Hace un mes, el mundo estaba a punto de sumergirse en una película de catástrofe: el virus de la gripe porcina –rebautizada gripe A– había desatado el pánico en México y el 29 de abril, la Organización Mundial de la Salud (OMS) declaraba, en un dramático minuto minuto globalizado, el nivel 5 de alerta de pandemia, el escalón anterior a un contagio masivo en distintas partes del planeta.
Los pronósticos eran temibles. Pero, de repente, el tsunami viral se detuvo. Nunca se llegó al último estadio pandémico. Estados Unidos, el país con mayor cantidad de infectados, dejó de contabilizar sus casos. La OMS redujo sus partes diarios. Y los especialistas se relajaron, al punto de afirmar que la gripe común podía ser más dañina que su prima porcina.
Mientras el mundo flexibilizaba su mirada aterrada sobre esta peste, en la Argentina en particular, y en Latinoamérica, en general, la cantidad de personas contaminadas comenzaba a duplicarse de manera silenciosa.

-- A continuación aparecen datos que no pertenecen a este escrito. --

`config.mk`:
```
export PLATFORM = sky130hd
export DESIGN_NAME = user_stream_buffer
export DESIGN_NICKNAME = d
export VERILOG_FILES = /design/src/rtl/leaf_stream_pkg.sv /design/src/rtl/user_stream_buffer_mem.sv /design/src/rtl/user_stream_buffer.sv
export SDC_FILE = /design/constraint.sdc
export NUM_CORES = 1
export LEC_CHECK = 0
export ABC_AREA = 0
export BUFFER_PORTS_ARGS = -buffer_cell sky130_fd_sc_hd__buf_4
export CAP_MARGIN = 20
export CORE_MARGIN = 1.5
export CORE_UTILIZATION = 55
export DETAILED_ROUTE_END_ITERATION = 8
export GPL_TIMING_DRIVEN = 0
export MAX_ROUTING_LAYER = met4
export PLACE_DENSITY_LB_ADDON = 0.2
export SETUP_SLACK_MARGIN = 0.1
export SLEW_MARGIN = 0
export SYNTH_ARGS = -nofsm -noshare
export SYNTH_HDL_FRONTEND = slang
export SYNTH_SLANG_ARGS = --single-unit
export TNS_END_PERCENT = 20
```
`constraint.sdc`:
```
create_clock -name clk_user -period 3.4 [get_ports clk_user]
set_clock_uncertainty 0.1 [all_clocks]
set_input_delay 0.51 -clock clk_user [delete_from_list [all_inputs] [get_ports clk_user]]
set_output_delay 0.51 -clock clk_user [all_outputs]
set_load 0.05 [all_outputs]
```
`src/rtl/leaf_stream_pkg.sv`:
```
`default_nettype none
// ============================================================================
// Module      : leaf_stream_pkg
// Description : Shared defaults and width helpers for leaf stream buffers.
//               DEFAULT_PAYLOAD_BITS : width of one stream word
//               DEFAULT_DEPTH_BITS   : log2 of buffer depth
//               count_width()        : width of an occupancy counter that must
//                                      hold 0..2^depth_bits inclusive
// Revision    : 1.0 - initial release
// ============================================================================
package leaf_stream_pkg;

    localparam int DEFAULT_PAYLOAD_BITS = 32;
    localparam int DEFAULT_DEPTH_BITS   = 4;

    // One extra bit so that the "full" value 2^depth_bits is representable.
    function automatic int count_width(input int depth_bits);
        return depth_bits + 1;
    endfunction

endpackage : leaf_stream_pkg
`default_nettype wire

```
`src/rtl/user_stream_buffer_mem.sv`:
```
`default_nettype none
// ============================================================================
// Module      : user_stream_buffer_mem
// Description : 2^DEPTH_BITS x PAYLOAD_BITS storage, synchronous write and
//               asynchronous read, intended for distributed RAM.
//   clk     in   write clock
//   i_we    in   write enable
//   i_waddr in   write address
//   i_wdata in   write data
//   i_raddr in   read address
//   o_rdata out  read data (combinational from i_raddr)
// Revision    : 1.0 - initial release
// ============================================================================
module user_stream_buffer_mem #(
    parameter int PAYLOAD_BITS = 32,
    parameter int DEPTH_BITS   = 4
) (
    input  logic                    clk,
    input  logic                    i_we,
    input  logic [DEPTH_BITS-1:0]   i_waddr,
    input  logic [PAYLOAD_BITS-1:0] i_wdata,
    input  logic [DEPTH_BITS-1:0]   i_raddr,
    output logic [PAYLOAD_BITS-1:0] o_rdata
);

    localparam int c_depth = 1 << DEPTH_BITS;

    // No reset: contents are only ever observed after being written.
    logic [PAYLOAD_BITS-1:0] r_mem [0:c_depth-1];

    always_ff @(posedge clk) begin
        if (i_we) begin
            r_mem[i_waddr] <= i_wdata;
        end
    end

    assign o_rdata = r_mem[i_raddr];

endmodule : user_stream_buffer_mem
`default_nettype wire

```
`src/rtl/user_stream_buffer.sv`:
```
`default_nettype none
// ============================================================================
// Module      : user_stream_buffer
// Description : Elastic first-word-fall-through FIFO between a leaf_interface
//               user output port and an HLS kernel ap_vld/ap_ack stream input.
//   clk_user     in   user clock
//   reset        in   asynchronous active-high reset
//   din          in   word from leaf_interface
//   din_vld      in   din valid
//   din_ack      out  buffer accepts din this cycle (not full)
//   dout         out  head word to kernel
//   dout_vld     out  head valid (buffer not empty)
//   dout_ack     in   kernel consumes head this cycle
//   count        out  current occupancy
//   max_count    out  occupancy high-water mark (stats build only, else 0)
//   stall_cycles out  cycles with din_vld & !din_ack (stats build only, else 0)
// Build option: define USER_STREAM_BUFFER_STATS_EN to build the statistics
//               registers; otherwise max_count and stall_cycles read 0.
// Revision    : 1.0 - initial release
// ============================================================================
module user_stream_buffer
    import leaf_stream_pkg::*;
#(
    parameter int PAYLOAD_BITS = DEFAULT_PAYLOAD_BITS,
    parameter int DEPTH_BITS   = DEFAULT_DEPTH_BITS
) (
    input  logic                    clk_user,
    input  logic                    reset,
    input  logic [PAYLOAD_BITS-1:0] din,
    input  logic                    din_vld,
    output logic                    din_ack,
    output logic [PAYLOAD_BITS-1:0] dout,
    output logic                    dout_vld,
    input  logic                    dout_ack,
    output logic [DEPTH_BITS:0]     count,
    output logic [DEPTH_BITS:0]     max_count,
    output logic [31:0]             stall_cycles
);

    localparam int                    c_cnt_w = count_width(DEPTH_BITS);
    localparam logic [c_cnt_w-1:0]    c_full  = {1'b1, {DEPTH_BITS{1'b0}}};

    logic [DEPTH_BITS-1:0]   r_wr_ptr;
    logic [DEPTH_BITS-1:0]   r_rd_ptr;
    logic [c_cnt_w-1:0]      r_count;
    logic [c_cnt_w-1:0]      w_count_next;
    logic [PAYLOAD_BITS-1:0] w_rd_data;
    logic                    w_full;
    logic                    w_push;
    logic                    w_pop;

    assign w_full   = (r_count == c_full);
    // Held low during reset so the upstream never sees a spurious accept.
    // Depends only on state and reset, never on dout_ack.
    assign din_ack  = !reset && !w_full;
    assign dout_vld = (r_count != '0);
    assign w_push   = din_vld && din_ack;
    assign w_pop    = dout_vld && dout_ack;

    always_comb begin
        w_count_next = r_count;
        if (w_push && !w_pop) begin
            w_count_next = r_count + c_cnt_w'(1);
        end else if (w_pop && !w_push) begin
            w_count_next = r_count - c_cnt_w'(1);
        end
    end

    always_ff @(posedge clk_user or posedge reset) begin
        if (reset) begin
            r_wr_ptr <= '0;
            r_rd_ptr <= '0;
            r_count  <= '0;
        end else begin
            if (w_push) begin
                r_wr_ptr <= r_wr_ptr + DEPTH_BITS'(1);
            end
            if (w_pop) begin
                r_rd_ptr <= r_rd_ptr + DEPTH_BITS'(1);
            end
            r_count <= w_count_next;
        end
    end

    user_stream_buffer_mem #(
        .PAYLOAD_BITS (PAYLOAD_BITS),
        .DEPTH_BITS   (DEPTH_BITS)
    ) u_mem (
        .clk     (clk_user),
        .i_we    (w_push),
        .i_waddr (r_wr_ptr),
        .i_wdata (din),
        .i_raddr (r_rd_ptr),
        .o_rdata (w_rd_data)
    );

    // Masked when empty so the unwritten RAM never leaks onto dout.
    assign dout  = dout_vld ? w_rd_data : '0;
    assign count = r_count;

`ifdef USER_STREAM_BUFFER_STATS_EN
    logic [c_cnt_w-1:0] r_max_count;
    logic [31:0]        r_stall_cycles;

    always_ff @(posedge clk_user or posedge reset) begin
        if (reset) begin
            r_max_count    <= '0;
            r_stall_cycles <= '0;
        end else begin
            if (w_count_next > r_max_count) begin
                r_max_count <= w_count_next;
            end
            if (din_vld && !din_ack && (r_stall_cycles != 32'hFFFF_FFFF)) begin
                r_stall_cycles <= r_stall_cycles + 32'd1;
            end
        end
    end

    assign max_count    = r_max_count;
    assign stall_cycles = r_stall_cycles;
`else
    assign max_count    = '0;
    assign stall_cycles = '0;
`endif

endmodule : user_stream_buffer
`default_nettype wire

```
==> results of run 1 <==
synthesized netlist by cell type, types with 3 or more instances:
cell	n	area [um^2]
a21oi_1	5	25.0
a221o_1	33	330
and2_1	8	50.1
and2b_1	4	30.0
buf_1	4	15.0
buf_12	5	100
buf_2	9	45.0
buf_4	37	278
buf_6	6	67.6
clkbuf_1	21	78.8
dfrtp_1	13	325
edfxtp_1	512	15400
ha_1	9	113
inv_1	5	18.8
mux2_2	34	383
mux4_1	7	184
mux4_2	121	2730
nand2_1	12	45.0
nor2_1	3	11.3
nor2b_1	28	175
nor3_1	9	45.0
o21ai_0	3	15.0
xnor2_1	7	61.3
final cells by class:
| class | count | area (um^2) | area share [%] |
|---|---|---|---|
| flip-flops and latches | 525 | 15700 | 63.5 |
| multi-input cells | 339 | 4630 | 18.7 |
| clock buffers | 71 | 1450 | 5.85 |
| repair buffers | 134 | 1390 | 5.63 |
| plain buffers | 82 | 733 | 2.96 |
| well taps | 468 | 586 | 2.37 |
| clock inverters | 21 | 228 | 0.920 |
| inverters | 6 | 22.5 | 0.0910 |
power by group through the flow:
stage	registers [W]	clock network [W]	logic, W
2_1_floorplan	0.00787	0	0.00547
3_3_place_gp	0.00781	0	0.00764
3_5_place_dp	0.00780	0	0.00781
4_1_cts	0.00766	0.00571	0.00849
5_1_grt	0.00769	0.00594	0.00907
6_report	0.00767	0.00565	0.00862
timing repair:
action,CTS,global route
setup buffers,11,10
hold buffers,1,0
cloned,1,2
pin swaps,7,11
gates resized for setup,90,16
endpoints found under the setup margin,33,33
endpoints found under the hold margin,13,0
logic make-up after synthesis:
family | share of synthesized area, %
xor gates and xnor gates | 0.381
DFF | 75.9
other | 0.0181
adders and majority gates | 0.641
and+or+nand+nor | 2.00
muxes | 15.9
AOI/OAI and AO/OA | 2.19
buffers and inverters | 2.93
path summary, 6_finish.rpt:
path                                            to         from  slack (ns)  cells past startpoint
min in group asynchronous              r_rd_ptr[1]        reset        0.63                      3
worst min register to register            count[0]     count[0]        0.48                      1
worst max-delay path                      dout[30]  r_rd_ptr[0]       0.005                      7
worst min-delay path            u_mem.r_mem[10][5]       din[5]        0.12                      1
max in group asynchronous                 count[1]        reset        2.12                      3
worst max register to register            count[4]     count[2]        0.20                      9
metal layers:
metal	routed length (um)	part of all wire, %	GRT usage [%]
met5	0	0	-
met4	803	1.8	5.71
met3	2840	6.4	3.85
met2	22100	50	37.7
met1	18500	42	33.7
cell usage in the layout (no fill, tap or decap), drive strengths merged:
cell,netlist,routed
conb,1,37
and3,1,1
xnor2,7,7
edfxtp,512,512
a31oi,1,1
and2b,4,4
and2,8,8
fa,1,1
a21oi,5,5
and4b,1,1
mux4,128,128
a221o,33,33
o211ai,2,2
nor2b,28,28
buf,61,193
dfrtp,13,13
nand4,1,1
nand3,2,2
nand2,12,12
ha,9,9
nor2,3,3
dlygate4sd3,0,1
clkinvlp,0,1
inv,6,7
mux2,34,34
clkinv,0,14
o21ai,5,5
xor2,2,2
clkbuf,21,93
a21o,2,2
nor4,2,2
or4,1,1
a2111oi,1,1
nor3,9,9
bufinv,0,5
flip-flops by register name, summed over array words and instances, names as in the netlist:
register and count:
u_mem.r_mem 512, count 5, r_rd_ptr 4, r_wr_ptr 4
stage by stage:
step                hold slack (ns)  instances
finish                        0.123       1646
global route                  0.120       1646
CTS                           0.114       1634
detailed placement            0.479       1529
global placement              0.458       1494
floorplan                     0.319        952
critical path, cell delays in order (launching register included):
cell and delay (ns):
dfrtp_1 0.38, buf_6 0.16, buf_12 0.15, buf_4 0.14, mux4_2 0.50, mux2_2 0.31
a221o_1 0.36, buf_4 0.20
==> out/summary.txt, run 1 <==
Clock Latency Late Sink = 0.56 ns
Worst EP required = 2.79 ns
Initial Utilization = 56.2%
P_int = 0.0147 W
Kind of end point of the critical path = primary output
RD Place Congestion = 0.725
Min setup slack post-route = 0.00479 ns
EDFF count, synth = 512
VDD IR max = 0.791 mV
Initial antenna violation count = 0
Critical setup path kind = reg2out
Pins Over Slew Limit = 0
ANT cells = 0
Slew HR = 39.2%
Crit path time final = 3.40 ns
Drt wl/cell = 26.8 um
Fill cell count = 2316
Largest net degree at the start of global routing = 23
H-tree depth = 2
Logic pwr share = 39.3%
Net Sw Frac = 33.2%
Remaining DRCs = 0
Post-synth ARST share = 2.48%
Congestion Overflow GR = 0
Sequential group share of total power = 34.9%
Fin crit share = 99.9%
CP max FO = 6
Flops & latches, synth = 525
Most used DFF post-synth = edfxtp_1
Nets = 1187
TritonCTS Buffers = 53
Die width = 197 um
# rows = 70
Synth-to-layout area growth = 19.7%
DR pass1 iterations = 5
Final Hold Vio Count = 0
Unique masters post-synth = 38
P_sw = 0.00728 W
P_leak = 8.37 nW
Final instance area = 24700 um^2
Detailed Route Iter0 Violations = 806
Drt total wl = 44.2 mm
Clock sinks = 525
Final Setup Violations = 0
Worst-case clock buffer depth = 3
Setup TNS = 0 ns
CTS root buffer = clkbuf_16
Setup repair after global routing missed its margin = true
Die Footprint = 38800 um^2
Seq/Total Area, Yosys = 75.9%
PortBufs = 74
Worst hold-check path type = in2reg
Post-DP HPWL = 27.8 mm
Arr. time, crit path = 2.79 ns
Share of cells above drive strength 1 = 40.1%
Synthesized area = 20700 um^2
I/O Pins = 112
Slew @ Worst Pin = 0.907 ns
Pwr Total = 0.0219 W
Clock-pin slew on the worst setup and hold paths = 0.06 ns
Worst Setup Start Kind = flop
Vias per cell = 6.04
Placed instance area = 22500 um^2
Vias in the first global route = 10150
DIE HEIGHT = 197 um
F_max = 0.295 GHz
Ys Warns = 0
Finished Core Util = 67.3%
Post-Synthesis Cells = 916
Syn Area/Cell = 22.6 um^2
CTS tree = built
Core area = 36800 um^2
Remaining antenna violation count = 0
Power Dens Cells = 887 nW/um^2
Status = finished clean
Pre-CTS WS = -0.310 ns
Max Cap Viol = 0
Global-route wire length before repair = 64.9 mm
Vias = 9937
Clock group share of total power = 25.8%
GRT Util Overall = 24.0%
No activity file was read; power rests on OpenSTA's default activity.
==> run 2, diff against run 1 <==
--- a/config.mk
+++ b/config.mk
@@ -9,11 +9,13 @@
 export BUFFER_PORTS_ARGS = -buffer_cell sky130_fd_sc_hd__buf_4
 export CAP_MARGIN = 20
 export CORE_MARGIN = 1.5
-export CORE_UTILIZATION = 55
+export CORE_UTILIZATION = 65
 export DETAILED_ROUTE_END_ITERATION = 8
+export GPL_ROUTABILITY_DRIVEN = 0
 export GPL_TIMING_DRIVEN = 0
 export MAX_ROUTING_LAYER = met4
 export PLACE_DENSITY_LB_ADDON = 0.2
+export RECOVER_POWER = 25
 export SETUP_SLACK_MARGIN = 0.1
 export SLEW_MARGIN = 0
 export SYNTH_ARGS = -nofsm -noshare
==> constraint.sdc (replaced) <==
create_clock -name clk_user -period 4.1 [get_ports clk_user]
set_clock_uncertainty 0.1 [all_clocks]
set_input_delay 0.615 -clock clk_user [delete_from_list [all_inputs] [get_ports clk_user]]
set_output_delay 0.615 -clock clk_user [all_outputs]
set_load 0.05 [all_outputs]
==> run 2 against run 1 <==
Net effect: global-route usage up 5.4 points; sequential cell count is the same; sequential power fell by 17%; first-iteration DRC count grew 48%; worst hold slack lost 0.066 ns; combinational power down 25%; via count is 2.1% higher; design area shrank 3.2%; die area decreased by 15%; sequential share of layout area rose by 2.0 points; routed wire length grew 2.2%; critical endpoint is now dout[3]; highest routed layer unchanged.
==> out/summary.txt, run 2 (synthesis gave the netlist of run 1 again) <==
Final Setup Violations = 0 (unchanged)
Worst setup endpoint = dout[3]
Global-route wire length before repair = 66.8 mm (+3.0%)
Initial antenna violation count = 0 (unchanged)
Non-Filler Instances = 1557 (-5.4%)
DR pass1 iterations = 5 (unchanged)
Crit path from = r_rd_ptr[3]
CTS tree = built
DIE HEIGHT = 181 um (-7.9%)
Nets = 1160 (-2.3%)
Remaining antenna violation count = 0 (unchanged)
Vias in the first global route = 10589 (+4.3%)
Share of cells above drive strength 1 = 34.1% (-5.9 points)
Die Footprint = 32900 um^2 (-15%)
Die width = 181 um (-7.9%)
Critical R2R Capture = count[4]
Worst-case clock buffer depth = 3 (unchanged)
Vias = 10141 (+2.1%)
Status = finished clean
Most common cell after layout, fill and taps aside = edfxtp_1
Drt total wl = 45.2 mm (+2.2%)
GRT Util Overall = 29.4% (+5.4 points)
Clock Latency Late Sink = 0.57 ns (about the same)
P_leak = 7.97 nW (-4.8%)
Placed cells = 1463 (-4.3%)
Max reg flops = 512 (unchanged)
Crit path time final = 4.00 ns
Worst Setup Start Kind = flop
Max Cap Viol = 0 (unchanged)
Hold_buf cts = 0 (-1)
Reg2Reg Launch Point = count[0]
Remaining DRCs = 0 (unchanged)
Worst EP required = 3.38 ns (+0.59 ns)
Fin crit share = 97.6%
FF-to-FF setup slack = 0.31 ns (+0.11 ns)
FF-to-FF path depth = 9 (unchanged)
Arr. time, crit path = 3.29 ns (+0.50 ns)
Vias per cell = 6.51 (+7.9%)
Synth-to-layout area growth = 15.9%
Pwr Total = 0.0174 W (-21%)
Setup repair after global routing missed its margin = true
Detailed Route Iter0 Violations = 1194 (+48%)
Power Dens Cells = 725 nW/um^2 (-18%)
VDD IR max = 0.484 mV (-39%)
Largest Register = u_mem.r_mem
CP max FO = 10 (+4)
Pins Over Slew Limit = 0 (unchanged)
TritonCTS Buffers = 51 (-3.8%)
Post-DP HPWL = 27.3 mm (-1.9%)
Largest net degree at the start of global routing = 25 (+8.7%)
H-tree depth = 2 (unchanged)
Slew HR = 35.1% (-4.1 points)
Slew @ Worst Pin = 0.969 ns (+0.0617 ns)
I/O Pins = 112 (unchanged)
Kind of end point of the critical path = primary output
Initial Utilization = 65.7% (+9.5 points)
Clock-pin slew on the worst setup and hold paths = 0.06 ns (about the same)
CTS root buffer = clkbuf_16
Critical setup path kind = reg2out
Clock sinks = 525 (unchanged)
Commonest non-fill, non-tap cells in the layout = edfxtp_1 (512), mux4_2 (121), buf_4 (91), clkbuf_1 (52), clkbuf_16 (51)
Core area = 31500 um^2 (-14%)
Congestion Overflow GR = 0 (unchanged)
# rows = 65 (-7.1%)
Drt wl/cell = 29.0 um (+8.0%)
F_max = 0.250 GHz
Worst hold-check path type = in2async
PortBufs = 74 (unchanged)
Final Hold Vio Count = 0 (unchanged)
run 2: changes by cell type in the layout (fill, tap and decap cells not counted), moves of 7 or more:
cell      delta
clkbuf_1    +34
buf_4       -29
buf_6       -17
clkbuf_2     -8
buf_12       -7
buf_2        +7
run 2: cell type report:
type / count / area (um^2)
antenna: 1 / 2.50
buffer: 82 / 604
clock buffer: 63 / 1320
clock inverter: 30 / 284
fill: 1641 / 7510
inverter: 6 / 22.5
multi-input combinational: 339 / 4550
sequential: 525 / 15700
tap: 402 / 503
timing repair buffer: 109 / 972
run 2: repair_timing:
action / 4_1_cts / 5_1_grt
setup endpoints to repair: 22 / 19
setup buffers: 0 / 0
pin swaps: 0 / 0
gates resized for setup: 6 / 4
run 2: metal layers:
layer	vias up	GRT usage, %	share of wire, %
met4	0	7.97	2.3
met5	-	-	0
met1	5332	38.9	38
li1	4177	-	-
met2	541	47.8	51
met3	91	5.52	7.8
run 2: report_power, final:
part | internal [W] | switching (W)
registers | 0.00622 | 0.000154
logic | 0.00262 | 0.00386
clock network | 0.00261 | 0.00191
run 2: worst max-delay path: stages (launching register included):
cell and delay [ns]:
dfrtp_1 0.45, buf_2 0.35, buf_1 0.67, mux4_2 0.42
mux2_2 0.29, a221o_1 0.33, buf_4 0.20
run 2: how the worst min path moves through the flow:
stage,slack [ns],to,startpoint,depth (start not counted)
floorplan,0.42,count[0],reset,1
global placement,0.47,count[2],count[2],2
detailed placement,0.49,count[3],count[3],2
CTS,0.07,r_rd_ptr[2],reset,2
global route,0.1,count[4],reset,2
finish,0.06,r_rd_ptr[2],reset,2
run 2: stage by stage:
stage	hold slack [ns]	setup TNS, ns	setup WS [ns]	area [um^2]	utilization (%)
6_report	0.0567	0	0.0988	24000	76.1
5_1_grt	0.0973	0	0.0415	24000	76.1
4_1_cts	0.0684	0	0.0213	24000	76.4
3_5_place_dp	0.490	0	0.308	22400	71.2
3_3_place_gp	0.469	-616.12	-2.89	21900	69.5
2_1_floorplan	0.424	0	0.0966	20800	-
==> run 3, diff against run 2 <==
==> constraint.sdc (replaced) <==
create_clock -name clk_user -period 4.1 [get_ports clk_user]
set_clock_uncertainty 0.1 [all_clocks]
set_input_delay 0.82 -clock clk_user [delete_from_list [all_inputs] [get_ports clk_user]]
set_output_delay 0.82 -clock clk_user [all_outputs]
set_load 0.05 [all_outputs]
==> run 3 against run 2 <==
Net effect: clock power hardly changed; non-clock buffer count stayed put; core utilization hardly changed; via count is 0.74% higher; power hardly changed; largest power group unchanged; sequential share of layout area hardly changed; register-to-register slack hardly changed; sequential power hardly changed; critical path type unchanged; die area stayed put; fmax is 1.3% higher.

Potenciado por la cuestión estacional, el temible virus de la influenza A ya se desparramó en escuelas de Belgrano y zona norte del Gran Buenos Aires –de la mano de algún alumno que había viajado al exterior– y llevó a una decena de colegios a suspender las clases preventivamente –algunos sin autorización de las autoridades sanitarias–.